Es poco tiempo, la verdad.
Leer me
salvó de la ruina.
Robar
libros en librerías del Puerto de las Cruz y Santa Cruz se convirtió en la
única vía para no dejarme atrapar por los amigos que se sentaban a esperar la
muerte en un banco de una plaza, consumidos por las drogas y la búsqueda de
algo que siempre pillaba lejos. Tenerle miedo a la muerte no es cosa de
cobardes. A la muerte hay que abrazarla como se abraza al inmigrante que llega
a la tierra prometida creyendo que deja atrás todo lo malo, todo lo perverso,
toda el hambre del mundo. Si damos por cierto que el inmigrante ilegal no es
portador de males, la muerte es un solamente una criatura perdedora que hace su
trabajo sin ganas, aburrida, como el becario que es esclavizado, como el
trabajador con años arriba, que para no convertirse en un arritranco, apechuga
con el contrato basura.
Los
libros son mi tabla de salvación. Del fracaso en los estudios pasé a la lectura
de libros.
He
contado muchas veces que Gabriel García Márquez, Henry Miller, James Joyce,
Vargas Llosa, Edgar Allan Poe, Galdós y Borges, fueron los primeros que me
ayudaron a salir a flote. Luego un ejército de escritores libres, llenos de
demonios, se apuntaron para obtener el éxito en el desafío.
La
muerte de una madre provoca que un chico educado se aparte de la luz durante
casi tres años, que nunca más regrese al aula para seguir con los estudios
reglados. Pero los libros, oh, los libros.
Julio
Verne ya estaba a mi lado. Y una enciclopedia (De la A a la Z), fue el
ordenador más saludable que he tenido entre mis manos.
Mi
madre leía con gafas. En el atardecer. Cerca del patio de la casa vieja. Yo me
apostaba a sus pies. El perro dormía. Mi padre con la pandorga (buen hombre)
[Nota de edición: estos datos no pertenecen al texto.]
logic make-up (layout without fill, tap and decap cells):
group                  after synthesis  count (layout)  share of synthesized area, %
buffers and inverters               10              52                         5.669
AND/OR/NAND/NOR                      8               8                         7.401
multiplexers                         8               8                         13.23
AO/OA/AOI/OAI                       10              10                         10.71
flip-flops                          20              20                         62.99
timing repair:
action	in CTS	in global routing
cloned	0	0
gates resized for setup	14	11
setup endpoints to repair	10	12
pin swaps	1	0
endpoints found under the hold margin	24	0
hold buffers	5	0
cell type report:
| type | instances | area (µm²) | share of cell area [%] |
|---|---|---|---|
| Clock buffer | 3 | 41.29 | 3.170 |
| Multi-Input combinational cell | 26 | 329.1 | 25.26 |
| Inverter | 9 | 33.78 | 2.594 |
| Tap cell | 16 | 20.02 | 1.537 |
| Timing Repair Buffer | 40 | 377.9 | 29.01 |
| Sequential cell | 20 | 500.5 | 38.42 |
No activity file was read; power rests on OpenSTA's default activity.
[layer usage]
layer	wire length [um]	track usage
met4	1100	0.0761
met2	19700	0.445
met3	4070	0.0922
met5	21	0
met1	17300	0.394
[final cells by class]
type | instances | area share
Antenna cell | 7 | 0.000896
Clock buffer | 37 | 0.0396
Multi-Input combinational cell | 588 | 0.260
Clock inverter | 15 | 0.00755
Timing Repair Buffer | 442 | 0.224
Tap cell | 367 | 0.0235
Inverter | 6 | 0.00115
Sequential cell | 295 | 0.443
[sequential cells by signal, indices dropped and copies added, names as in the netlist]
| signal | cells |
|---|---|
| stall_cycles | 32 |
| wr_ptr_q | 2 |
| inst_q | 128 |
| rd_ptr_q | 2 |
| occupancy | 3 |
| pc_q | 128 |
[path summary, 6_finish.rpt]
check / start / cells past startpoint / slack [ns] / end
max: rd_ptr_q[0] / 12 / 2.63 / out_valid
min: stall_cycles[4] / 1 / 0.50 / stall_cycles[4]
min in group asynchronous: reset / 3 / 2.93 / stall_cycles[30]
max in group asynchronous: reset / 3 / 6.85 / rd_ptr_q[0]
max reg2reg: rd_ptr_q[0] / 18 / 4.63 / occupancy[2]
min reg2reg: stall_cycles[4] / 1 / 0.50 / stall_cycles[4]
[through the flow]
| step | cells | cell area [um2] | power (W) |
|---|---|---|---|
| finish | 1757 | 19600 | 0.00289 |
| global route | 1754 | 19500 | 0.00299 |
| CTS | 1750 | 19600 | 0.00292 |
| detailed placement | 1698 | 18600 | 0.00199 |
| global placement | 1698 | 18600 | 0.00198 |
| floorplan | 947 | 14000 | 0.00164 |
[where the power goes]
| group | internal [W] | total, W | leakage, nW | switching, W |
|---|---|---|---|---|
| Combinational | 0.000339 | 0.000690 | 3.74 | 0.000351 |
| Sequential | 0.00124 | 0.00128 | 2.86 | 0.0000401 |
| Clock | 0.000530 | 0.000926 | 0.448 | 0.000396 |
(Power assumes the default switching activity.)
### src/rtl/hdlc_destuffer.sv
// rtl/hdlc_destuffer.sv - raw bit window, ones run tracking, flag/abort/stuffed-zero detection
module hdlc_destuffer
   import hdlc_pkg::*;
#(
   parameter int STUFF_RUN = HDLC_STUFF_RUN,
   parameter int ABORT_RUN = HDLC_ABORT_RUN
)
(
   input  logic clk,
   input  logic reset,
   input  logic serin,
   output logic flag_hit,
   output logic abort_hit,
   output logic bit_out,
   output logic bit_keep
);

   localparam int OW = $clog2(ABORT_RUN + 1);

   logic [7:0]    win, win_next;
   logic [OW-1:0] ones, ones_next;
   logic          drop;

   always_comb begin
      win_next = {serin, win[7:1]};
      if (!serin)
         ones_next = '0;
      else if (ones == OW'(ABORT_RUN))
         ones_next = ones;
      else
         ones_next = ones + 1'b1;
   end

   always_ff @(posedge clk) begin
      if (reset) begin
         win  <= '0;
         ones <= '0;
      end else begin
         win  <= win_next;
         ones <= ones_next;
      end
   end

   // a flag's zero follows six ones, so it can never look like a stuffed zero
   assign flag_hit  = (win_next == HDLC_FLAG);
   assign abort_hit = serin && (ones == OW'(ABORT_RUN - 1));
   assign drop      = !serin && (ones == OW'(STUFF_RUN));
   assign bit_out   = serin;
   assign bit_keep  = !drop;

endmodule

### src/rtl/hdlc_inputregister.sv
// rtl/hdlc_inputregister.sv - HDLC serial receive register: flag alignment and word assembly
module hdlc_inputregister
   import hdlc_pkg::*;
#(
   parameter int WORD_W    = HDLC_WORD_W,
   parameter int STUFF_RUN = HDLC_STUFF_RUN,
   parameter int ABORT_RUN = HDLC_ABORT_RUN
)
(
   input  logic              clk,
   input  logic              reset,
   input  logic              serin,
   output logic [WORD_W-1:0] data_out,
   output logic              data_out_isCTL,
   output logic              data_valid,
   output logic              in_sync,
   output logic              abort
);

   localparam int CW = $clog2(WORD_W + 1);

   hdlc_state_t       state, state_next;
   logic [CW-1:0]     cnt, cnt_n, cnt_inc;
   logic [WORD_W-1:0] word, word_n, shifted, dout_n;
   logic              fseen, fseen_n, ctl_n, valid_n, abort_n;
   logic              flag_hit, abort_hit, bit_out, bit_keep;

   hdlc_destuffer #(
      .STUFF_RUN (STUFF_RUN),
      .ABORT_RUN (ABORT_RUN)
   ) u_destuffer (
      .clk       (clk),
      .reset     (reset),
      .serin     (serin),
      .flag_hit  (flag_hit),
      .abort_hit (abort_hit),
      .bit_out   (bit_out),
      .bit_keep  (bit_keep)
   );

   always_ff @(posedge clk) begin
      if (reset)
         state <= HUNT;
      else
         state <= state_next;
   end

   always_comb begin
      state_next = state;
      case (state)
         HUNT: if (flag_hit)  state_next = SYNC;
         SYNC: if (abort_hit) state_next = HUNT;
         default: state_next = HUNT;
      endcase
   end

   always_comb begin
      cnt_n   = cnt;
      word_n  = word;
      fseen_n = fseen;
      dout_n  = data_out;
      ctl_n   = data_out_isCTL;
      valid_n = 1'b0;
      abort_n = 1'b0;
      cnt_inc = cnt + 1'b1;
      shifted = {bit_out, word[WORD_W-1:1]};
      case (state)
         HUNT: begin
            if (flag_hit) begin
               cnt_n                = CW'(8);
               word_n[WORD_W-1 -: 8] = HDLC_FLAG;
               fseen_n              = 1'b1;
            end
         end
         SYNC: begin
            if (abort_hit) begin
               cnt_n   = '0;
               fseen_n = 1'b0;
               abort_n = 1'b1;
            end else if (bit_keep) begin
               word_n = shifted;
               cnt_n  = cnt_inc;
               if (cnt_inc == CW'(WORD_W)) begin
                  dout_n  = shifted;
                  ctl_n   = fseen | flag_hit;
                  valid_n = 1'b1;
                  cnt_n   = '0;
                  fseen_n = 1'b0;
               end else if (flag_hit) begin
                  fseen_n = 1'b1;
                  // a flag off a byte boundary restarts the word with the flag as its first byte
                  if (cnt_inc[2:0] != 3'd0) begin
                     cnt_n                = CW'(8);
                     word_n[WORD_W-1 -: 8] = HDLC_FLAG;
                  end
               end
            end
         end
         default: ;
      endcase
   end

   always_ff @(posedge clk) begin
      if (reset) begin
         cnt            <= '0;
         word           <= '0;
         fseen          <= 1'b0;
         data_out       <= '0;
         data_out_isCTL <= 1'b0;
         data_valid     <= 1'b0;
         abort          <= 1'b0;
      end else begin
         cnt            <= cnt_n;
         word           <= word_n;
         fseen          <= fseen_n;
         data_out       <= dout_n;
         data_out_isCTL <= ctl_n;
         data_valid     <= valid_n;
         abort          <= abort_n;
      end
   end

   assign in_sync = (state == SYNC);

endmodule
haciendo trabajar la cabeza en busca de viejas. Y mi hermanita igual,
merecedora de todo lo bueno.
Así que
fueron ellos. No un maestro. Ellos, escritores: Lorca, Miguel Hernández,
Neruda, Machado, Dámaso Alonso, Juan Ramón Jiménez, Unamuno, Laforet, Mary
Shelley, Dickinson, Hemingway, Proust, Rulfo.
Ah,
ellos.
Hoy
sigue siendo así. Libros y periódicos. Todos los días.
Arrastro
conmigo tantas flaquezas, tanta ruina moral. Hay segundos en los que si el
escritor no me acompaña, siento que la
oscuridad arrastra los pies por la casa.
¿Quieres
acabar conmigo? Quítame la luz de los ojos.